_Exercise details_: From the entries, copy every line that carries the string "exeNormE".

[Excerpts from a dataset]
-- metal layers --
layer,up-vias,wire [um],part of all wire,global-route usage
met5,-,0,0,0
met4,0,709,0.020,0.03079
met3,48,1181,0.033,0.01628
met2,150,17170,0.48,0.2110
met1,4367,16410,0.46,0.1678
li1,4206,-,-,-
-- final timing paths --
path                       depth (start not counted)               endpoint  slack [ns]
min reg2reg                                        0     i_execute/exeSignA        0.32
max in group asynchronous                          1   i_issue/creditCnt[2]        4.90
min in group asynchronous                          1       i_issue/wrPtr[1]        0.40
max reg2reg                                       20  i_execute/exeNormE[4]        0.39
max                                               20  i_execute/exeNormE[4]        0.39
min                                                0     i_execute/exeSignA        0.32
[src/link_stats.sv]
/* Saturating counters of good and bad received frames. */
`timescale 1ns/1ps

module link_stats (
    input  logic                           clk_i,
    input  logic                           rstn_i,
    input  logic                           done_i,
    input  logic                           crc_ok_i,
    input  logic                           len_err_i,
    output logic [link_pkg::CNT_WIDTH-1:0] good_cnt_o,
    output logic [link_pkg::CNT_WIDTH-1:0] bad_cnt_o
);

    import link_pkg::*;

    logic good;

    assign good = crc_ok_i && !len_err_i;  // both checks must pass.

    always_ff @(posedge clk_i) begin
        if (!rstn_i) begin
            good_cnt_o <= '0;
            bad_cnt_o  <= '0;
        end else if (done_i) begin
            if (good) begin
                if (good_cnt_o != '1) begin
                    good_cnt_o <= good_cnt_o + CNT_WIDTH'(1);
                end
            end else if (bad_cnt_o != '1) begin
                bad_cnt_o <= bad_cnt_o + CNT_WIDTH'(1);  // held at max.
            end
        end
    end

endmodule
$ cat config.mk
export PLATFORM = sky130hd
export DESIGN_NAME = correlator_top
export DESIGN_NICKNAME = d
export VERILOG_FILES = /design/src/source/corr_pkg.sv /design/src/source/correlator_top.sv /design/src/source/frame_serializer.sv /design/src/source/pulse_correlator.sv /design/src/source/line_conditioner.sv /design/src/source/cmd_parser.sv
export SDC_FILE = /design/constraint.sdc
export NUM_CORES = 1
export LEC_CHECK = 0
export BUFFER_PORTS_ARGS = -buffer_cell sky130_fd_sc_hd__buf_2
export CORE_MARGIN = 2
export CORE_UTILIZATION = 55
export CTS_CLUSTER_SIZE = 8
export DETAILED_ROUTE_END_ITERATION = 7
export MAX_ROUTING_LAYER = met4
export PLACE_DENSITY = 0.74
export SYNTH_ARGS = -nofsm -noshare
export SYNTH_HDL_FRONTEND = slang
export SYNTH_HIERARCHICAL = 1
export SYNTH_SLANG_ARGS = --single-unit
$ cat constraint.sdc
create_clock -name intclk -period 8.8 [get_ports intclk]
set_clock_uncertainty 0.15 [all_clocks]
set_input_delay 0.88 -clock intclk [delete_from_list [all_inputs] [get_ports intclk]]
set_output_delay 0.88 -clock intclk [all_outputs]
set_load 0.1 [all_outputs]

_Completed task_:
max reg2reg                                       20  i_execute/exeNormE[4]        0.39
max                                               20  i_execute/exeNormE[4]        0.39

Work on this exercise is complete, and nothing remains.